Execution: Server runs the function.
Return: Result is marshalled back to client.

Code Example: Building a Simple RPC

Java

package main

import (
    "fmt"
    "net"
    "net/rpc"
)

// 1. Define the Arguments
type Args struct {
    A, B int
}

// 2. Define the Service
type Arith int

func (t *Arith) Multiply(args *Args, reply *int) error {
    *reply = args.A * args.B
    return nil
}

func main() {
    // SERVER
    arith := new(Arith)
    rpc.Register(arith)
    rpc.HandleHTTP()
    l, _ := net.Listen("tcp", ":1234")
    go http.Serve(l, nil)

    // CLIENT
    client, _ := rpc.DialHTTP("tcp", "localhost:1234")

    args := &Args{7, 8}
    var reply int

    // Remote Call
    err := client.Call("Arith.Multiply", args, &reply)

    if err != nil {
        fmt.Println("RPC error:", err)
    } else {
        fmt.Printf("Result: %d * %d = %d\n", args.A, args.B, reply)
    }
}

// Java uses RMI (Remote Method Invocation) or gRPC.
// This is a conceptual example of the "Stub" pattern.

import java.rmi.Remote;
import java.rmi.RemoteException;
import java.rmi.server.UnicastRemoteObject;
import java.rmi.Naming;

// 1. The Interface (Contract)
interface Calculator extends Remote {
    int add(int a, int b) throws RemoteException;
}

// 2. The Server Implementation
class CalculatorImpl extends UnicastRemoteObject implements Calculator {
    protected CalculatorImpl() throws RemoteException { super(); }

    public int add(int a, int b) { return a + b; }

    public static void main(String[] args) {
        try {
            Naming.rebind("CalcService", new CalculatorImpl());
            System.out.println("Server Ready");
        } catch (Exception e) { e.printStackTrace(); }
    }
}

// 3. The Client
class Client {
    public static void main(String[] args) {
        try {
            // Lookup the Stub (Proxy)
            Calculator stub = (Calculator) Naming.lookup("rmi://localhost/CalcService");

            // Call looks local, but goes over network!
            int result = stub.add(5, 10);
            System.out.println("Result: " + result);
        } catch (Exception e) { e.printStackTrace(); }
    }
}

5. Consensus (Paxos & Raft)

How do multiple nodes agree on a single value (e.g., who is the Leader)?

Split Brain: If the network is cut in half, both sides might think they are the leader.
Quorum: To make a decision, you need agreement from N/2 + 1 nodes.
Raft: A consensus algorithm designed to be understandable.

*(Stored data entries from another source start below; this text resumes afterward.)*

## wrapper
module wrapper #(
    parameter DATA_WIDTH = 32,
    parameter ADDR_WIDTH = 8,
    parameter RESP_WIDTH = 3
)
(
    input s3_axi_aclk,
    input s3_axi_aresetn,
    input [ADDR_WIDTH-1:0] s3_axi_awaddr,
    input s3_axi_awvalid,
    output wire s3_axi_awready,
    input [DATA_WIDTH-1:0] s3_axi_wdata,
    input [DATA_WIDTH/8:0] s3_axi_wstrb,
    input s3_axi_wvalid,
    output wire s3_axi_wready,
    output wire [RESP_WIDTH - 1:0] s3_axi_bresp,
    output wire s3_axi_bvalid,
    input s3_axi_bready,
    input [ADDR_WIDTH-1:0] s3_axi_araddr,
    input s3_axi_arvalid,
    output wire s3_axi_arready,
    output wire [DATA_WIDTH-1:0] s3_axi_rdata,
    output wire [RESP_WIDTH - 1:0] s3_axi_rresp,
    output wire s3_axi_rvalid,
    input s3_axi_rready
);
Size in the first run: roughly 6500 cells after synthesis, ~650 flip-flops, about 100 I/O pins, about 58000 µm² of cells after synthesis.
clock: 10.0 ns
lec_check: 0
cap_margin: 20
core_margin: 2
core_utilization: 40
cts_cluster_diameter: 236
slew_margin: 20
tns_end_percent: 45
run.sh (not shown) runs the stock make flow with config.mk's settings and CLKGATE_MAP_FILE=.
Rerun with:
CTS_CLUSTER_DIAMETER = default   (was 236)
TNS_END_PERCENT = default   (was 45)
clock period = 7.78 ns   (was 10.0 ns; I/O delays follow)
What happened: With this change the flow produced a layout that fails on setup timing; final cell count went up by a few percent; clock skew fell by 0.0082 ns; critical path depth climbs by 2; final area rose by a little under a tenth; wire length grows slightly.
Rerun with:
CORE_UTILIZATION = 13   (was 40)
clock period = 10.0 ns   (was 7.78 ns; I/O delays follow)
After rerunning:
- With this change the flow finished clean
- setup slack improved by 1.3 ns
- maximum frequency came out lower by roughly a tenth
- design area came out higher slightly
- power came out lower by about a fifth
- cell count came out higher by well over a third
- synthesized area stays the same
- clock-buffer cell count came out higher by 1
- die size came out higher to 3.0 times its value
- synthesized cell count stays the same
Rerun with:
CORE_UTILIZATION = 66   (was 13)
clock period = 7.52 ns   (was 10.0 ns; I/O delays follow)
After rerunning:
- Now the flow finished but fails on setup timing
- power goes up by a quarter to a third
- wire length goes down by a few percent
- maximum frequency goes up by roughly a tenth
- first-iteration DRC count goes up by about a fifth
- register-to-register slack degrades by 1.5 ns
- worst hold slack degrades by 0.017 ns
- critical path depth goes up by 2
Rerun with:
CORE_UTILIZATION = 40   (was 66)
clock period = 9.39 ns   (was 7.52 ns; I/O delays follow)
Result:
- This time the run completed with no timing, DRC or antenna violations
- worst setup slack improved by 0.83 ns
- die area grows by 64%
- final cell count increases by 4.5%
- total power decreases by 20%
- combinational power goes down by 20%
- clock power shrinks by 19%
- sequential power shrinks by 20%
- routed wire length falls by 4.1%

## v30
wrapper again, from the RTL that the note above started with.
Design wrapper, start of the top module:
module wrapper #(
    parameter DATA_WIDTH = 32,
    parameter ADDR_WIDTH = 8,
    parameter RESP_WIDTH = 3
)
(
    input s3_axi_aclk,
    input s3_axi_aresetn,
    input [ADDR_WIDTH-1:0] s3_axi_awaddr,
    input s3_axi_awvalid,
    output wire s3_axi_awready,
    input [DATA_WIDTH-1:0] s3_axi_wdata,
    input [DATA_WIDTH/8:0] s3_axi_wstrb,
    input s3_axi_wvalid,
    output wire s3_axi_wready,
    output wire [RESP_WIDTH - 1:0] s3_axi_bresp,
    output wire s3_axi_bvalid,
    input s3_axi_bready,
    input [ADDR_WIDTH-1:0] s3_axi_araddr,
    input s3_axi_arvalid,
    output wire s3_axi_arready,
    output wire [DATA_WIDTH-1:0] s3_axi_rdata,
    output wire [RESP_WIDTH - 1:0] s3_axi_rresp,
    output wire s3_axi_rvalid,
    input s3_axi_rready
);
==> flow/config.mk <==
export PLATFORM = sky130hd
export DESIGN_NAME = wrapper
export DESIGN_NICKNAME = wrapper
export VERILOG_FILES = /design/flow/design.v
export SDC_FILE = /design/flow/constraint.sdc
export NUM_CORES = 4
export LEC_CHECK = 0
export CAP_MARGIN = 5
export CORE_MARGIN = 2
export CORE_UTILIZATION = 72
export CTS_CLUSTER_SIZE = 57
export MAX_ROUTING_LAYER = met4
export PLACE_DENSITY_LB_ADDON = 0.0
export SETUP_SLACK_MARGIN = 1.9
export SLEW_MARGIN = 20
==> flow/constraint.sdc <==
create_clock -name core_clock -period 6.5 [get_ports {s3_axi_aclk}]
set_input_delay 1.3000 -clock core_clock [delete_from_list [all_inputs] [get_ports {s3_axi_aclk}]]
set_output_delay 1.3000 -clock core_clock [all_outputs]
set_load 0.01 [all_outputs]
v30 finished all stages; layout check result: FAIL, due to negative setup slack.
Modified inputs, v17 compared to v30
Settings: SETUP_SLACK_MARGIN no longer set, was 1.9; CAP_MARGIN now 20, was 5; MAX_ROUTING_LAYER no longer set, was met4; the clock period (ns, I/O delays scaled along) now 7.52, was 6.5.
Findings:
[flow] v17 | stages: complete | final checks: fail | reason: negative setup slack. v30 has higher number of global-route vias before repair than v17. Reported for v30 and v17, chip footprint turned out identical to the last digit. Final sum of negative setup slack up 50.65 ns in v17 wrt v30. When v17 is measured against v30, its worst-case setup margin in the final layout turns out 1.03 ns higher. Changes observed in v17 relative to v30: antenna diode instance count went down; sequential share of layout area went up. v30 and v17 ended up with nearly the same maximum achievable frequency. v17 — wire length on met2 4.4% lower, v30 as reference. Diff v30 -> v17: leakage power figure decreased by 3.2% relative to the old numbers; register cell area after layout closely matched the old numbers; sum of met3 wire segment lengths after detailed routing decreased by 24% relative to the old numbers.
[inputs] v22 vs v17
Settings: clearing PLACE_DENSITY_LB_ADDON, which used to be 0.0; swapping 72 for 61 in CORE_UTILIZATION; clearing CTS_CLUSTER_SIZE, which used to be 57; swapping 7.52 for 7.3 in the clock period (ns, I/O delays scaled along).
==> results <==
Each of v22 and v17 falls short of a clean finish.
Complete run, failing final checks: v17, reason negative setup slack.
Per the comparison of v22 with v17, total routing usage reported by global routing lower, final design area excluding fillers higher.
Between v22 and v17, the fmax figures differ only marginally.
Compared with v17, v22 has less setup slack.
Per the comparison of v22 with v17, critical path depth moved down; final routed wirelength across all metal layers has decreased; fraction of power consumed by combinational cells did not really move.
Area overhead of the layout relative to synthesis sits higher in v22 than in v17.
v22 ended with less worst hold slack than v17.
### v22 -> v39
Settings: swapping 61 for 40 in CORE_UTILIZATION; swapping 7.3 for 10.0 in the clock period (ns, I/O delays scaled along).
- v39 did not stop at any stage, and its layout met the timing, design-rule and antenna checks.
- Although it ran to completion, v22 produced a layout that fails the final checks because of negative setup slack.
- Fraction of the cycle the final worst path needs: v39 < v22
- Setup slack is lower on v22
- [v39 vs v22] cell area: lower in v39
- [v39] layout overhead on the synthesized area fell 9.0 points relative to v22
- Compare v22 and v39 | worst hold slack lower: v22
- In v39 relative to v22, total detailed-routing wirelength had gone down slightly.
--- input diff v39..v12 ---
Settings: swapping 40 for 66 in CORE_UTILIZATION; putting ABC_AREA at 1 where nothing was set; putting SETUP_SLACK_MARGIN at -0.5 where nothing was set; swapping 10.0 for 7.45 in the clock period (ns, I/O delays scaled along).
--- outcome ---
Final-layout clock buffer total delta for v12 relative to v39: 1 higher
v39 → v12: overall power consumption rose by about 40%, number of nets at the end of the flow rose by 21%, final standard cell count with taps included and fillers excluded rose by 903.
Sequential cell area fraction in the yosys report down 0.74 points in v12 wrt v39
Worst voltage drop across the vdd grid (v12 over v39): increase, about 110%
Going from v39 to v12, clock network contribution to total cell area flat, clock network power share up 1.3 points.
Measured against v39, the total met2 wirelength after detailed routing of v12 comes out at 1.10 times the reference value.
What the final checks of v12 revealed, after a flow that finished every stage, was a layout that fails on negative setup slack.
Power is estimated from default activity; no workload was simulated.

It uses Leader Election and Log Replication.

[!WARNING] CAP Theorem: In a distributed system, you can only pick two:

Consistency (Everyone sees the same data).

Availability (System always responds).

Partition Tolerance (System survives network cuts).

Since networks always have partitions (P), you must choose between CP (Consistency) or AP (Availability).

6. Summary

Transparency: Hiding the network from the user.
Logical Clocks: Ordering events without relying on physical time.
RPC: Calling functions across the network.
Consensus: The hard problem of agreement in an unreliable world.